Why am I here? It’s already a half hour past the end of my 12-hour hospitalist shift, and I’m hustling to finish admitting a new patient from the ER. Once I finish, I still need to see patients at another facility before I finally wrap-up for the night and head home. Staying late is a professional courtesy for tonight’s nocturnist nurse practitioner. Nocturnist mid-level practitioners are a unique breed of medical rock star, not only because they choose to work at night, but also because they recognize when they need to call the on-call doctor and when they don’t. So even though I’m on call tonight, I know that I won’t hear from her unless there is a critical need. The least I can do is finish this admission.
Why am I here? I’ve been on call for new admissions today, and it’s been a madhouse of the season’s pneumonia, influenza, and the usual parade of cardiac complaints. The other doctor working with me this week took a few new consultations from the neurosurgeon and orthopedist to ease my load. I text him a quick thank you, complete with dorky emoticons, and ask him if his wife has found them a new house yet. He goes home a little earlier than me today, to rest up for his on-call day tomorrow.
Why am I here? I pause outside the door of my patient’s hospital room, hand resting on the door handle, waiting to deliver life-altering news. I am keenly aware that I am experiencing the last moment of life as he knows it. The pause seems impossibly infinite, and the burden of his illness tries to burst from my chest. He smiles cheerily at me as I enter, but his wife can see the truth immediately when she meets my eyes.
Why am I here? Driving home, I’ve reached a dark stretch of highway between towns, where your cell service drops and you fly past fields of sorghum and sleeping 18-wheelers. My mind returns to contemplating why I continue to practice this messy art of medicine.
I am here because of connection.
Business visionary Seth Godin says, “connection is the scare resource.” In the fast-paced world of hospital medicine, connection can, indeed, feel scarce — leaving us isolated, drained and unhealthy. I am fortunate that my hospitalist team is connected: connected to our patients and to one another. We have worked harder, longer or later because the patient needed it. We have traded shifts or worked more in order to make each other’s lives better. We have had babies and had cancer. We have traveled to tropical islands for vacation, and traveled across the globe to bury our parents. We have gotten married, and gotten invasive procedures. We have worked near our breaking point, while knowing that we will not break. We are held together, holding on to each other.

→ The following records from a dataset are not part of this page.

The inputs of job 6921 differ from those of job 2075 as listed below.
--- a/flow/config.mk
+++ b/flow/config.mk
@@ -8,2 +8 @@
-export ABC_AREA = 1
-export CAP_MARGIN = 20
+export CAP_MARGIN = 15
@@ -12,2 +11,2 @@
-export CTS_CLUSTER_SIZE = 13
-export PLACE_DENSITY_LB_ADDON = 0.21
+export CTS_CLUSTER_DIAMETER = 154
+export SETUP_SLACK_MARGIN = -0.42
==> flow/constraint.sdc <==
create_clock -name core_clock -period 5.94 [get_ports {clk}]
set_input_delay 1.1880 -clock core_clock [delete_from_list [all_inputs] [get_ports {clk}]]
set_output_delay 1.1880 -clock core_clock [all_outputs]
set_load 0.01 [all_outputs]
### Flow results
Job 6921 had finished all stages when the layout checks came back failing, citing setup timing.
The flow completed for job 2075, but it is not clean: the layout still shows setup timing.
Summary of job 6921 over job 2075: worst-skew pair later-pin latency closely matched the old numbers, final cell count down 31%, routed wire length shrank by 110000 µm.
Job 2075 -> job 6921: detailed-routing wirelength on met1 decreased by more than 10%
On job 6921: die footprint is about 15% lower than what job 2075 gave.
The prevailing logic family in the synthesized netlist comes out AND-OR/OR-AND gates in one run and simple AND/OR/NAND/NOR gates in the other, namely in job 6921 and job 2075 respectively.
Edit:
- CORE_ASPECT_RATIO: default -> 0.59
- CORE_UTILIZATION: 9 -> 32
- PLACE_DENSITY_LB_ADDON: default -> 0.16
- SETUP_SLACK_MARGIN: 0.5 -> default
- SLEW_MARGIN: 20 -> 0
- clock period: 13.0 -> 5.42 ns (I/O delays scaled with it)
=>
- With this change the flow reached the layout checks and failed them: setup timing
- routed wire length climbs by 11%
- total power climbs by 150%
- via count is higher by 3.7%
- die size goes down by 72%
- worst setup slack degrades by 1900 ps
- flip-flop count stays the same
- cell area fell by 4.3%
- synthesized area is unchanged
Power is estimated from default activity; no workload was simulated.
## run.sh

```bash
#!/bin/bash
# the make line also repeats each setting of config.mk as NAME=value (left out here)
make -C /OpenROAD-flow-scripts/flow DESIGN_CONFIG=/design/flow/config.mk WORK_HOME=/design/flow/orfs CLKGATE_MAP_FILE= finish
```

## config.mk

```make
export PLATFORM = sky130hd
export DESIGN_NAME = IOTDF
export DESIGN_NICKNAME = IOTDF
export VERILOG_FILES = /design/flow/design.v
export SDC_FILE = /design/flow/constraint.sdc
export NUM_CORES = 4
export LEC_CHECK = 0
export CAP_MARGIN = 20
export CORE_MARGIN = 2
export CORE_UTILIZATION = 57
export SLEW_MARGIN = 20
```

## constraint.sdc

```tcl
create_clock -name core_clock -period 5.18 [get_ports {clk}]
set_input_delay 1.0360 -clock core_clock [delete_from_list [all_inputs] [get_ports {clk}]]
set_output_delay 1.0360 -clock core_clock [all_outputs]
set_load 0.01 [all_outputs]
```
Setup of build 93:
Design ALU, start of the top module:
module ALU #(parameter w = 8) (
    clk, rst, CE, IN_valid, MODE, CMD, OPA, OPB, Cin,
    ERR, RES, OF, COUT, G, L, E);
make LEC_CHECK=0 ABC_AREA=1 CAP_MARGIN=20 CORE_MARGIN=2 CORE_UTILIZATION=72 CTS_CLUSTER_DIAMETER=370 CTS_CLUSTER_SIZE=10 PLACE_DENSITY=0.42 SETUP_SLACK_MARGIN=0.87 SLEW_MARGIN=20 TNS_END_PERCENT=5 finish   # period 2.96 ns
run.sh (not shown) runs the stock make flow with config.mk's settings and CLKGATE_MAP_FILE=.
FAIL build 93 @ global routing: tool exited with error
--- input diff build 93..build 65 ---
- CTS_CLUSTER_SIZE: 10 -> unset
- PLACE_DENSITY: 0.42 -> unset
- ABC_AREA: 1 -> unset
- TNS_END_PERCENT: 5 -> unset
- SETUP_SLACK_MARGIN: 0.87 -> unset
Build 65: it failed during clock tree synthesis, and the tool reported DPL-0038. NOTE total cell area reported by yosys after synthesis build 93->build 65 decreased by a few percent. Across both runs, vertical extent of the die was lower for build 65 than for build 93. Relative to build 93, the synthesized area measured on build 65 has decreased by a few percent. Summary of build 65 over build 93: instance area at placement moved up; die area moved down; placer's final routability congestion estimate moved up; average size of a mapped cell moved up. Row synthesized cell count: build 65 lower / build 93 higher. Taking build 93 as the reference point, the core box area of build 65 falls by about 4.5%.
### build 65 -> build 20
- CTS_CLUSTER_DIAMETER: 370 -> unset
- CORE_UTILIZATION: 72 -> 40
- the clock period (ns, I/O delays scaled along): 2.96 -> 6.0
Results
- Build 20 | status: complete | timing, DRC, antenna: pass
- From build 65 to build 20, netlist area before placement did not move at all.
- Build 65 → build 20: height of the die now larger; simple-gate share of the synthesized area comparable; minimum setup slack after placement now larger; horizontal die dimension now larger.
- Build 65 → build 20: multiplexer share of the synthesized area ~0 delta, half-perimeter wire length of the detailed placement result now smaller, total placed instance area lost 11%, die size up 13000 um2.
- Build 20 against build 65; number of placement rows is up by more than a quarter.
==> inputs of fjord <==
==> flow/design.v <==
module processor
(
	output reg w_en,
	output reg done,
	output reg [7:0] addr,
	output reg [31:0] data_out,
	input clk,
	input rst_n,
	input start,
	input [31:0] data_in
);
	parameter RESET = 3'd0;
	parameter READ_DATA = 3'd1;
	parameter READ_INSTRUCTON = 3'd2;
	parameter DELAY = 3'd3;
	parameter EXECUTE = 3'd4;
	parameter ADD = 3'd0;
	parameter SUB = 3'd1;
	parameter MUL = 3'd2;
	parameter TR = 3'd3;
	parameter DET = 3'd4;
	reg [2:0] cs,ns;
	reg [1:0] read_data_counter;
	reg [3:0] a11,a12,a21,a22,b11,b12,b21,b22;
	always@(posedge clk or negedge rst_n)begin
		if(~rst_n) cs <= RESET;
		else cs <= ns;
	end
	always@(*)begin
		case(cs)
			RESET : ns = (start & rst_n) ? READ_DATA : RESET;
			READ_DATA : ns = (read_data_counter == 2) ? READ_INSTRUCTON : READ_DATA;
			READ_INSTRUCTON : ns = DELAY;
			DELAY : ns = EXECUTE;
			EXECUTE : ns = RESET;
			default : ns = RESET;
		endcase
	end
	always@(posedge clk or negedge rst_n)begin
		if(~rst_n)begin
			done <= 0;
			w_en <= 0;
			addr <= 8'd255;
			data_out <= 0;
			read_data_counter <= 0;
			a11 <= 0;
			a12 <= 0;
			a21 <= 0; 
			a22 <= 0;
			b11 <= 0;
			b12 <= 0;
			b21 <= 0;
			b22 <= 0;	
		end
		else begin
			case(ns)
				RESET : begin
					done <= 0;
					w_en <= 0;
					addr <= 8'd255;
					data_out <= 0;
					read_data_counter <= 0;
					a11 <= 0;
					a12 <= 0;
					a21 <= 0; 
					a22 <= 0;
					b11 <= 0;
					b12 <= 0;
					b21 <= 0;
					b22 <= 0;
				end
				READ_DATA : begin
					done <= 0;
					w_en <= 0;
					addr <= 8'd255;
					data_out <= 0;
					read_data_counter <= read_data_counter + 1;
					a11 <= data_in[3:0];
					a12 <= data_in[7:4];
					a21 <= data_in[11:8]; 
					a22 <= data_in[15:12];
					b11 <= data_in[19:16];
					b12 <= data_in[23:20];
					b21 <= data_in[27:24];
					b22 <= data_in[31:28];
				end
				READ_INSTRUCTON : begin
					done <= 0;
					w_en <= 0;
					addr <= 0;
					data_out <= 0;
					read_data_counter <= 0;
					a11 <= a11;
					a12 <= a12;
					a21 <= a21; 
					a22 <= a22;
					b11 <= b11;
					b12 <= b12;
					b21 <= b21;
					b22 <= b22;
				end
				DELAY : begin
					done <= done;
					w_en <= w_en;
					addr <= addr;
					data_out <= 0;
					read_data_counter <= 0;
					a11 <= a11;
					a12 <= a12;
					a21 <= a21; 
					a22 <= a22;
					b11 <= b11;
					b12 <= b12;
					b21 <= b21;
					b22 <= b22;
				end
				EXECUTE : begin
					addr <= data_in[7:0];
					read_data_counter <= read_data_counter;
					a11 <= a11;
					a12 <= a12;
					a21 <= a21; 
					a22 <= a22;
					b11 <= b11;
					b12 <= b12;
					b21 <= b21;
					b22 <= b22;
					case(data_in[31:29])
						ADD : begin
							done <= 1;
							w_en <= 1;
							data_out [7:0] <= $signed(a11) + $signed(b11);
							data_out [15:8] <= $signed(a12) + $signed(b12);
							data_out [23:16] <= $signed(a21) + $signed(b21);
							data_out [31:24] <= $signed(a22) + $signed(b22);
						end
						SUB : begin
							done <= 1;
							w_en <= 1;
							data_out [7:0] <= $signed(a11) - $signed(b11);
							data_out [15:8] <= $signed(a12) - $signed(b12);
							data_out [23:16] <= $signed(a21) - $signed(b21);
							data_out [31:24] <= $signed(a22) - $signed(b22);
						end
						MUL : begin
							done <= 1;
							w_en <= 1;
							data_out [7:0] <= ($signed(a11) * $signed(b11)) + ($signed(a12) * $signed(b21));
							data_out [15:8] <= ($signed(a11) * $signed(b12)) + ($signed(a12) * $signed(b22));
							data_out [23:16] <= ($signed(a21) * $signed(b11)) + ($signed(a22) * $signed(b21));
							data_out [31:24] <= ($signed(a21) * $signed(b12)) + ($signed(a22) * $signed(b22));
						end
						TR : begin
							done <= 1;
							w_en <= 1;
							data_out [7:0] <= {a11[3],a11[3],a11[3],a11[3],a11};
							data_out [15:8] <= {a21[3],a21[3],a21[3],a21[3],a21};
							data_out [23:16] <= {a12[3],a12[3],a12[3],a12[3],a12};
							data_out [31:24] <= {a22[3],a22[3],a22[3],a22[3],a22};
						end
						DET : begin
							done <= 1;
							w_en <= 1;
							data_out <= ($signed(a11) * $signed(a22)) - ($signed(a12) * $signed(a21));
						end
						default : begin
							done <= 0;
							w_en <= 0;
						end
					endcase
				end
			endcase
		end
	end
endmodule
== run 1 ==
==> flow/design.v (excerpt) <==
module ellipse_generator
#(
parameter  int  BITS_RES            = 12,             
parameter  int  BITS_RAD            = BITS_RES - 1,   
parameter  bit  USE_ALTERA_IP       = 0               
)
(
  input logic                        clk,               
  input logic                        reset,             
  input logic                        enable,            
  input logic                        run,               
  input logic         [1:0]          quadrant,          
  input logic                        ellipse_filled,    
  input logic  signed [BITS_RES-1:0] Xc,                
  input logic  signed [BITS_RES-1:0] Yc,                
  input logic  signed [BITS_RES-1:0] Xr,                
  input logic  signed [BITS_RES-1:0] Yr,                
  input logic                        ena_pause,         
  output logic                       busy,              
  output logic signed [BITS_RES:0]   X_coord,           
  output logic signed [BITS_RES:0]   Y_coord,           
  output logic                       pixel_data_rdy,    
  output logic                       ellipse_complete   
);
Size in the first run: roughly 41000 um^2 of cells after synthesis.
Settings: LEC_CHECK=0, ABC_AREA=1, CAP_MARGIN=20, CORE_MARGIN=2, CORE_UTILIZATION=72, CTS_CLUSTER_DIAMETER=301, CTS_CLUSTER_SIZE=98, PLACE_DENSITY=0.38, SETUP_SLACK_MARGIN=-0.17, SLEW_MARGIN=20; clock period 3.52 ns.
run.sh (not shown) runs the stock make flow with config.mk's settings and CLKGATE_MAP_FILE=.
global routing (5_1_grt): run 1 exited with error
Input changes introduced in run 2 (baseline for comparison: run 1):
Settings: clearing PLACE_DENSITY, which used to be 0.38; clearing CTS_CLUSTER_SIZE, which used to be 98; clearing SETUP_SLACK_MARGIN, which used to be -0.17; swapping 72 for 57 in CORE_UTILIZATION; clearing CTS_CLUSTER_DIAMETER, which used to be 301; clearing ABC_AREA, which used to be 1; swapping 3.52 for 6.26 in the clock period (ns, I/O delays scaled along).
## What came out
Run 2 had finished all stages when the layout checks came back failing, citing negative setup slack.
In the metrics for run 1 and run 2, the one carrying the higher count of H-tree levels built during CTS is run 2.
Run 2 vs. run 1: area after synthesis down about 10%, part of the Yosys area used for sequential elements up 2.3 points.
For run 3, these inputs were changed with respect to run 2:
Settings: CTS_CLUSTER_DIAMETER newly set to 256; CORE_MARGIN changed from 2 to 6; ABC_AREA newly set to 0; CELL_PAD_IN_SITES_DETAIL_PLACEMENT newly set to 1; CORE_ASPECT_RATIO newly set to 0.54; SLEW_MARGIN changed from 20 to 15; CORE_UTILIZATION changed from 57 to 20; SETUP_SLACK_MARGIN newly set to 1.86; GPL_TIMING_DRIVEN newly set to 0; HOLD_SLACK_MARGIN newly set to 0.11; GPL_ROUTABILITY_DRIVEN newly set to 1.
Findings:
Comparing count of buffers added by post-CTS timing repair for setup for run 2 and run 3, the bigger number came from run 3. Note that the tap cell count recorded for run 2 amounts to 0.35 times the value seen in run 3. Every stage of run 3 finished as expected; the final checks, on the other hand, flagged negative setup slack, which means the layout fails. Looking at wire length, run 3 sits 58% higher than run 2 does. Side by side, non-filler instance count after layout turned out higher in run 3 than in run 2. Initial cell density of the core: higher on run 2. NOTE: final cycle utilization of the critical path in run 3 exceeds that of run 2. In the metrics for run 2 and run 3, the one carrying the higher logic depth of the worst register-to-register path is run 2. Changes observed in run 3 relative to run 2: final critical-path setup slack now smaller, data required time at the worst endpoint comparable.
[inputs] run 4 vs run 3
Settings: a deleted ABC_AREA that had been 0; a deleted CORE_ASPECT_RATIO that had been 0.54; a deleted GPL_TIMING_DRIVEN that had been 0; a deleted GPL_ROUTABILITY_DRIVEN that had been 1; a change of SLEW_MARGIN from 15 to 20; a deleted CELL_PAD_IN_SITES_DETAIL_PLACEMENT that had been 1; a deleted HOLD_SLACK_MARGIN that had been 0.11; a deleted SETUP_SLACK_MARGIN that had been 1.86; a deleted CTS_CLUSTER_DIAMETER that had been 256; a change of CORE_UTILIZATION from 20 to 52; a change of CORE_MARGIN from 6 to 2; a change of the clock period (ns, I/O delays scaled along) from 6.26 to 7.29.
Run 4 vs run 3 — critical path depth dropped by a few percent
Diff run 3 -> run 4: layout buffering overhead excluding clock cells now sits lower.
Run 4 finished every step from synthesis to the final layout, and the layout passed the timing, DRC and antenna checks.
## Diff of input files: run 5 against run 4
Settings: CTS_CLUSTER_SIZE newly set to 25; SETUP_SLACK_MARGIN newly set to -0.58; MAX_ROUTING_LAYER newly set to met4; CORE_UTILIZATION changed from 52 to 72; CTS_CLUSTER_DIAMETER newly set to 376; the clock period (ns, I/O delays scaled along) changed from 7.29 to 5.89.
==> comparison <==
NOTE final net count run 4->run 5 increased by a few percent
When run 5 is set beside run 4, its relative slew slack turns out to be 2.4 points larger.
Final weighted congestion in routability-driven placement delta for run 5 relative to run 4: 0.066 higher
Relative to run 4, the non-clock buffer count measured on run 5 has increased by more than 100%.
Re arrival time at the worst endpoint: run 4 and run 5 aren't equal, and the lower value belongs to run 5.
Relative to run 4, run 5 improves routed wire length.
Run 4 → run 5: worst setup slack -1.11 ns; count of clock-buffer cells in the layout -34.
Although it ran to completion, run 5 produced a layout that fails the final checks because of negative setup slack.
The maximum clock frequency of run 5 is higher than that of run 4.
> inputs changed (run 5 -> run 6)
Settings: CTS_CLUSTER_DIAMETER removed (was 376); MAX_ROUTING_LAYER removed (was met4); PLACE_DENSITY_LB_ADDON newly set to 0.02; ABC_AREA newly set to 1; SETUP_SLACK_MARGIN changed from -0.58 to 1.04; CTS_CLUSTER_SIZE changed from 25 to 14; the clock period (ns, I/O delays scaled along) changed from 5.89 to 7.08.
Findings:
In the reports for run 6 and run 5, the smaller final cell count belongs to run 5.
[compare] base=run 5 new=run 6: synthesized area per cell down 1.5 um^2, critical path depth has increased.
Measured against each other, run 6 and run 5 differ in count of plain and timing-repair buffers in the layout, the lower figure coming from run 6.
Taking run 6 as 1.0, run 5 lands at 0.943 on number of rows created at floorplan.
Run 6 did not stop at any stage, and its layout met the timing, DRC and antenna checks.
Run 6 ends up with a count of inserted tapcells that is 84 higher than in run 5.
Run 6: routed wire length higher than run 5
Run 6 vs run 5: share of the clock period used by the worst path after layout down in run 6
Run 5 vs run 6, launching element of the worst setup path: px[1] vs px[26]
For wire length per cell after detailed routing, dividing the value from run 5 by the value from run 6 gives 0.890.

Setup of lagoon:
Starting RTL as in the previous note.
Settings: LEC_CHECK=0, ABC_AREA=0, CAP_MARGIN=20, CELL_PAD_IN_SITES_DETAIL_PLACEMENT=1, CORE_ASPECT_RATIO=0.54, CORE_MARGIN=6, CORE_UTILIZATION=20, CTS_CLUSTER_DIAMETER=248, GPL_ROUTABILITY_DRIVEN=1, GPL_TIMING_DRIVEN=0, SETUP_SLACK_MARGIN=1.86, SLEW_MARGIN=15; clock period 6.26 ns.
lagoon: flow complete, layout not clean; failing: negative setup slack
### lagoon -> amber
Settings: CTS_CLUSTER_DIAMETER removed (was 248); GPL_TIMING_DRIVEN removed (was 0); CORE_ASPECT_RATIO removed (was 0.54); CELL_PAD_IN_SITES_DETAIL_PLACEMENT removed (was 1); ABC_AREA removed (was 0); GPL_ROUTABILITY_DRIVEN removed (was 1); SETUP_SLACK_MARGIN removed (was 1.86); SLEW_MARGIN changed from 15 to 20; CORE_UTILIZATION changed from 20 to 40; CORE_MARGIN changed from 6 to 2; the clock period (ns, I/O delays scaled along) changed from 6.26 to 7.29.
## What came out
Out of amber and lagoon, the only run to close with the timing, DRC and antenna checks passing was amber. Every stage of lagoon finished as expected; the final checks, on the other hand, flagged negative setup slack, which means the layout fails. Diff lagoon -> amber: global-route usage went up; final core utilization went up; register area went down. Relative to lagoon, number of fill cells has gone down in amber. There was hardly any difference in minimum hold slack between amber and lagoon. Proportion of cell area occupied by registers in amber is 3.2 points above lagoon. Number of buffer and inverter stages on the critical path: amber vs lagoon down 1.
Here is what was changed in the inputs of garnet compared with amber.
Settings: an added CORE_ASPECT_RATIO of 0.54; an added GPL_TIMING_DRIVEN of 0; a change of CORE_UTILIZATION from 40 to 57; a change of SLEW_MARGIN from 20 to 15; a change of the clock period (ns, I/O delays scaled along) from 7.29 to 6.26.
--- outcome ---
In garnet the implementation ran to completion but is not tape-out ready, as the final checks report negative setup slack. garnet against amber: minimum clock period after layout now sits higher. As far as net count of the mapped netlist goes, garnet and amber are indistinguishable; the numbers are identical. A global routing's busiest layer of met1 is what garnet shows, while met2 belongs to amber.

We choose to be here because of this connection. We realize that we cannot practice good medicine if we aren’t caring for each other, and for our patients, through authentic connection.
How can we initiate this connection? How can we maintain this connection?
Connection is nurtured and sustained when we open ourselves more, share more, engage more and listen more. As counterintuitive as it sounds, if we extend more, not less, of our energy to patients and peers, then connection is fostered and energy is generated not depleted. Connection allows us to bring more of ourselves to the patient, to the encounter, to our colleagues and to the moment. Connection generates synergy and allows us to create something larger than ourselves, something truly great.
Why am I here? I am here for connection.
Beverly A. Zavaleta is a hospitalist.